(Supplied data):
exp/onyx:
## axi_dma_controller
module axi_dma_controller #(
    parameter int ADDR_WD = 32,
    parameter int DATA_WD = 32,
    parameter int CHANNEL_COUNT = 8,  
    parameter int MAX_BURST_LEN = 16,  
    localparam int STRB_WD = DATA_WD / 8
) (
    input wire                    clk,
    input wire                    rst,
    input wire                    cmd_valid,
    input wire [ADDR_WD-1:0]      cmd_src_addr,
    input wire [ADDR_WD-1:0]      cmd_dst_addr,
    input wire [1:0]              cmd_burst,
    input wire [ADDR_WD-1:0]      cmd_len,
    input wire [2:0]              cmd_size,
    output wire                   cmd_ready,
    output wire                   M_AXI_ARVALID,
    output wire [ADDR_WD-1:0]     M_AXI_ARADDR,
    output wire [7:0]             M_AXI_ARLEN,
    output wire [2:0]             M_AXI_ARSIZE,
    output wire [1:0]             M_AXI_ARBURST,
    input wire                    M_AXI_ARREADY,
    input wire                    M_AXI_RVALID,
    input wire [DATA_WD-1:0]      M_AXI_RDATA,
    input wire [1:0]              M_AXI_RRESP,
    input wire                    M_AXI_RLAST,
    output wire                   M_AXI_RREADY,
    output wire                   M_AXI_AWVALID,
    output wire [ADDR_WD-1:0]     M_AXI_AWADDR,
    output wire [7:0]             M_AXI_AWLEN,
    output wire [2:0]             M_AXI_AWSIZE,
    output wire [1:0]             M_AXI_AWBURST,
    input wire                    M_AXI_AWREADY,
    output wire                   M_AXI_WVALID,
    output wire [DATA_WD-1:0]     M_AXI_WDATA,
    output wire [STRB_WD-1:0]     M_AXI_WSTRB,
    output wire                   M_AXI_WLAST,
    input wire                    M_AXI_WREADY,
    input wire                    M_AXI_BVALID,
    input wire [1:0]              M_AXI_BRESP,
    output wire                   M_AXI_BREADY
);
==> flow/config.mk <==
export PLATFORM = sky130hd
export DESIGN_NAME = axi_dma_controller
export DESIGN_NICKNAME = axi_dma_controller
export VERILOG_FILES = /design/flow/design.v
export SDC_FILE = /design/flow/constraint.sdc
export NUM_CORES = 4
export LEC_CHECK = 0
export ABC_AREA = 1
export CAP_MARGIN = 15
export CELL_PAD_IN_SITES_DETAIL_PLACEMENT = 1
export CELL_PAD_IN_SITES_GLOBAL_PLACEMENT = 3
export CORE_MARGIN = 8
export CORE_UTILIZATION = 16
export PLACE_DENSITY_LB_ADDON = 0.02
export SLEW_MARGIN = 20
export TNS_END_PERCENT = 85
==> flow/constraint.sdc <==
create_clock -name core_clock -period 13.4 [get_ports {clk}]
set_input_delay 2.6800 -clock core_clock [delete_from_list [all_inputs] [get_ports {clk}]]
set_output_delay 2.6800 -clock core_clock [all_outputs]
set_load 0.01 [all_outputs]
run.sh (not shown) runs the stock make flow with config.mk's settings and CLKGATE_MAP_FILE=.
#### Input delta (exp/indigo over exp/onyx)
- swapping 16 for 40 in CORE_UTILIZATION
- swapping 15 for 20 in CAP_MARGIN
- clearing CELL_PAD_IN_SITES_DETAIL_PLACEMENT, which used to be 1
- swapping 8 for 2 in CORE_MARGIN
- clearing TNS_END_PERCENT, which used to be 85
- clearing CELL_PAD_IN_SITES_GLOBAL_PLACEMENT, which used to be 3
- clearing ABC_AREA, which used to be 1
- clearing PLACE_DENSITY_LB_ADDON, which used to be 0.02
- swapping 13.4 for 12.0 in the clock period (ns, I/O delays scaled along)
--- outcome ---
- exp/indigo did not stop at any stage, and its layout met the timing, design-rule and antenna checks.
- Summary of exp/indigo over exp/onyx: count of buffers inserted at the top-level ports has remained practically unchanged; critical path depth went down.
- exp/indigo against exp/onyx; global-route wire length before repair is down by more than a quarter.
- Cmp exp/indigo vs exp/onyx: arrival time reported for the critical path endpoint lower in exp/indigo
- Note that the number of tap instances recorded for exp/onyx amounts to 2.6 times the value seen in exp/indigo.
- Cell count after placement: exp/indigo vs exp/onyx down 7752
The inputs of exp/nickel differ from those of exp/indigo as listed below.
- setting SETUP_SLACK_MARGIN to 0.06 for the first time
- changing CORE_UTILIZATION from 40 to 31
- changing CAP_MARGIN from 20 to 35
- setting GPL_TIMING_DRIVEN to 0 for the first time
- setting PLACE_DENSITY to 0.49 for the first time
- changing CORE_MARGIN from 2 to 4
- setting GPL_ROUTABILITY_DRIVEN to 0 for the first time
- setting ABC_AREA to 1 for the first time
- setting CTS_CLUSTER_DIAMETER to 227 for the first time
### Flow results
exp/nickel: done, clean on timing, DRC and antenna. exp/indigo ended with every stage complete and zero timing, DRC or antenna violations. Cell count in the Yosys report of exp/nickel exceeds that of exp/indigo by more than a quarter. On half-perimeter wire length of the detailed placement result, exp/indigo beats exp/nickel. Relative to exp/indigo, worst setup slack increased by 0.13 ns in exp/nickel. For multi-input logic cell count, dividing the value from exp/indigo by the value from exp/nickel gives 0.65. Synthesized cell count in exp/nickel vs exp/indigo: up 3127. Compared with exp/indigo, exp/nickel shows a met2 wirelength from detailed routing that is 23% higher. Utilization exp/indigo -> exp/nickel: down. The overall routed net length of exp/nickel was inferior to that of exp/indigo.
Here is what was changed in the inputs of exp/pepper compared with exp/nickel.
- CORE_UTILIZATION: 31 -> 70
- GPL_TIMING_DRIVEN: 0 -> unset
- ABC_AREA: 1 -> unset
- CAP_MARGIN: 35 -> 20
- PLACE_DENSITY: 0.49 -> unset
- GPL_ROUTABILITY_DRIVEN: 0 -> unset
- CORE_MARGIN: 4 -> 2
- CTS_CLUSTER_DIAMETER: 227 -> unset
- SETUP_SLACK_MARGIN: 0.06 -> unset
- the clock period (ns, I/O delays scaled along): 12.0 -> 11.7
Notes after the runs:
exp/pepper vs exp/nickel, met2 routed wirelength went down by 17000 µm.
Layout overhead on the synthesized area: exp/pepper vs exp/nickel down 5.5 points
Against exp/nickel, exp/pepper comes in about 16% lower on routed wire length.
exp/pepper vs. exp/nickel: TritonCTS buffer count fell about 15%; post-synthesis share of cell area spent on full adders, half adders and majority gates stayed essentially flat.
> inputs changed (exp/pepper -> exp/cedar)
- swapping 70 for 57 in CORE_UTILIZATION
- swapping 11.7 for 8.75 in the clock period (ns, I/O delays scaled along)
[summary]
Finished, but not clean: exp/cedar, with setup timing.
Higher met3 track demand over resource in global routing goes to exp/pepper over exp/cedar.
Changes observed in exp/cedar relative to exp/pepper: largest clock skew in the final design barely changed, combinational gate area up about 6%, number of non-clock buffers in the layout rose by 140%, final routed wirelength across all metal layers has decreased.
Between exp/pepper and exp/cedar, first-pass iteration count of the detailed router decreased.

========
Starting RTL as in the previous note.
Settings: LEC_CHECK=0, CAP_MARGIN=20, CORE_ASPECT_RATIO=0.71, CORE_MARGIN=2, CORE_UTILIZATION=72, CTS_CLUSTER_SIZE=41, GPL_ROUTABILITY_DRIVEN=1, GPL_TIMING_DRIVEN=1, MAX_ROUTING_LAYER=met5, PLACE_DENSITY_LB_ADDON=0.0, SETUP_SLACK_MARGIN=1.89, SLEW_MARGIN=10, TNS_END_PERCENT=5; clock period 6.42 ns.
The first run failed in global routing (5_1_grt) with GRT-0116.
Next try:
Settings changed: CORE_UTILIZATION 72 to 64, CTS_CLUSTER_SIZE 41 to default, PLACE_DENSITY_LB_ADDON 0.0 to 0.01, SETUP_SLACK_MARGIN 1.89 to 1.08, TNS_END_PERCENT 5 to default.
What happened:
- This time the run reached the layout checks and failed them: negative setup slack
- area after synthesis is unchanged
- die area went up by about 12%
- synthesized cell count stays the same
Next try:
Settings changed: CORE_UTILIZATION 64 to 72, CTS_CLUSTER_SIZE from default to 47, PLACE_DENSITY_LB_ADDON 0.01 to 0.0, SETUP_SLACK_MARGIN 1.08 to 0.11, TNS_END_PERCENT from default to 5.
Clock period 6.42 ns to 4.13 ns, I/O delays scaled along.
The changed run did not get past global routing (5_1_grt).
Area after synthesis is unchanged.
Synthesized cell count does not change.
Die area falls by 11%.
Next try:
Settings changed: CORE_ASPECT_RATIO 0.71 to default, CORE_UTILIZATION 72 to 58, CTS_CLUSTER_SIZE 47 to default, GPL_ROUTABILITY_DRIVEN 1 to default, GPL_TIMING_DRIVEN 1 to default, MAX_ROUTING_LAYER met5 to default, PLACE_DENSITY_LB_ADDON 0.0 to default, SETUP_SLACK_MARGIN 0.11 to default, SLEW_MARGIN 10 to 20, TNS_END_PERCENT 5 to default.
Clock period 4.13 ns to 6.48 ns, I/O delays scaled along.
After rerunning: The new run reached the layout checks and failed them: negative setup slack. Synthesized cell count does not change. Synthesized area does not change. Die size came out higher by 24%.
Next try:
Settings changed: CORE_UTILIZATION 58 to 69, CTS_CLUSTER_SIZE from default to 32, SETUP_SLACK_MARGIN from default to 1.88.
- This time the run never finished: it broke off in global routing (5_1_grt) with GRT-0116
- die area is lower by 16%
- area after synthesis does not change
- synthesized cell count stays the same

========
Starting RTL as in the previous note.
==> flow/config.mk <==
export PLATFORM = sky130hd
export DESIGN_NAME = axi_dma_controller
export DESIGN_NICKNAME = axi_dma_controller
export VERILOG_FILES = /design/flow/design.v
export SDC_FILE = /design/flow/constraint.sdc
export NUM_CORES = 4
export LEC_CHECK = 0
export CAP_MARGIN = 20
export CORE_ASPECT_RATIO = 0.71
export CORE_MARGIN = 2
export CORE_UTILIZATION = 70
export CTS_CLUSTER_SIZE = 24
export GPL_ROUTABILITY_DRIVEN = 1
export GPL_TIMING_DRIVEN = 1
export MAX_ROUTING_LAYER = met5
export PLACE_DENSITY_LB_ADDON = 0.01
export SETUP_SLACK_MARGIN = -0.49
export SLEW_MARGIN = 10
==> flow/constraint.sdc <==
create_clock -name core_clock -period 6.42 [get_ports {clk}]
set_input_delay 1.2840 -clock core_clock [delete_from_list [all_inputs] [get_ports {clk}]]
set_output_delay 1.2840 -clock core_clock [all_outputs]
set_load 0.01 [all_outputs]
The starting point ended with an error in 5_1_grt (GRT-0232).
==> next run, changes <==
==> flow/config.mk (replaced) <==
export PLATFORM = sky130hd
export DESIGN_NAME = axi_dma_controller
export DESIGN_NICKNAME = axi_dma_controller
export VERILOG_FILES = /design/flow/design.v
export SDC_FILE = /design/flow/constraint.sdc
export NUM_CORES = 4
export LEC_CHECK = 0
export CAP_MARGIN = 20
export CELL_PAD_IN_SITES_DETAIL_PLACEMENT = 0
export CELL_PAD_IN_SITES_GLOBAL_PLACEMENT = 2
export CORE_ASPECT_RATIO = 1.17
export CORE_MARGIN = 9
export CORE_UTILIZATION = 28
export CTS_CLUSTER_DIAMETER = 334
export CTS_CLUSTER_SIZE = 15
export GPL_ROUTABILITY_DRIVEN = 0
export GPL_TIMING_DRIVEN = 1
export HOLD_SLACK_MARGIN = 0.11
export MAX_ROUTING_LAYER = met5
export PLACE_DENSITY = 0.41
export SETUP_SLACK_MARGIN = 1.08
export SLEW_MARGIN = 25
Result:
- This time the run produced a layout that fails on negative setup slack
- die area is higher to 2.6 times its value
- synthesized area stays the same
- synthesized cell count is unchanged
==> next run, changes <==
--- a/flow/config.mk
+++ b/flow/config.mk
@@ -7,0 +8 @@
+export ABC_AREA = 1
@@ -13 +14 @@
-export CORE_UTILIZATION = 28
+export CORE_UTILIZATION = 58
Outcome: The new run ran to the end with violations: negative setup slack. Fmax went up by roughly a tenth. Via count rises by a quarter to a third. Final cell count is higher by a few percent. Final area is lower slightly. Non-clock buffer count shrinks by 169. Worst setup slack gets better by 910 ps. Core utilization grows by 37 points.
==> next run, changes <==
==> flow/config.mk (replaced) <==
export PLATFORM = sky130hd
export DESIGN_NAME = axi_dma_controller
export DESIGN_NICKNAME = axi_dma_controller
export VERILOG_FILES = /design/flow/design.v
export SDC_FILE = /design/flow/constraint.sdc
export NUM_CORES = 4
export LEC_CHECK = 0
export ABC_AREA = 1
export CAP_MARGIN = 20
export CORE_MARGIN = 2
export CORE_UTILIZATION = 72
export SLEW_MARGIN = 20
==> flow/constraint.sdc (replaced) <==
create_clock -name core_clock -period 5.2 [get_ports {clk}]
set_input_delay 1.0400 -clock core_clock [delete_from_list [all_inputs] [get_ports {clk}]]
set_output_delay 1.0400 -clock core_clock [all_outputs]
set_load 0.01 [all_outputs]
The changed run failed in 5_1_grt. Die area goes down by a quarter to a third. Synthesized cell count stays the same. Area after synthesis does not change.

(Activity): Scan the entries above for the word "used". Report the lines that hold it.

(Response to this exercise):
- clearing CELL_PAD_IN_SITES_DETAIL_PLACEMENT, which used to be 1
- clearing TNS_END_PERCENT, which used to be 85
- clearing CELL_PAD_IN_SITES_GLOBAL_PLACEMENT, which used to be 3
- clearing ABC_AREA, which used to be 1
- clearing PLACE_DENSITY_LB_ADDON, which used to be 0.02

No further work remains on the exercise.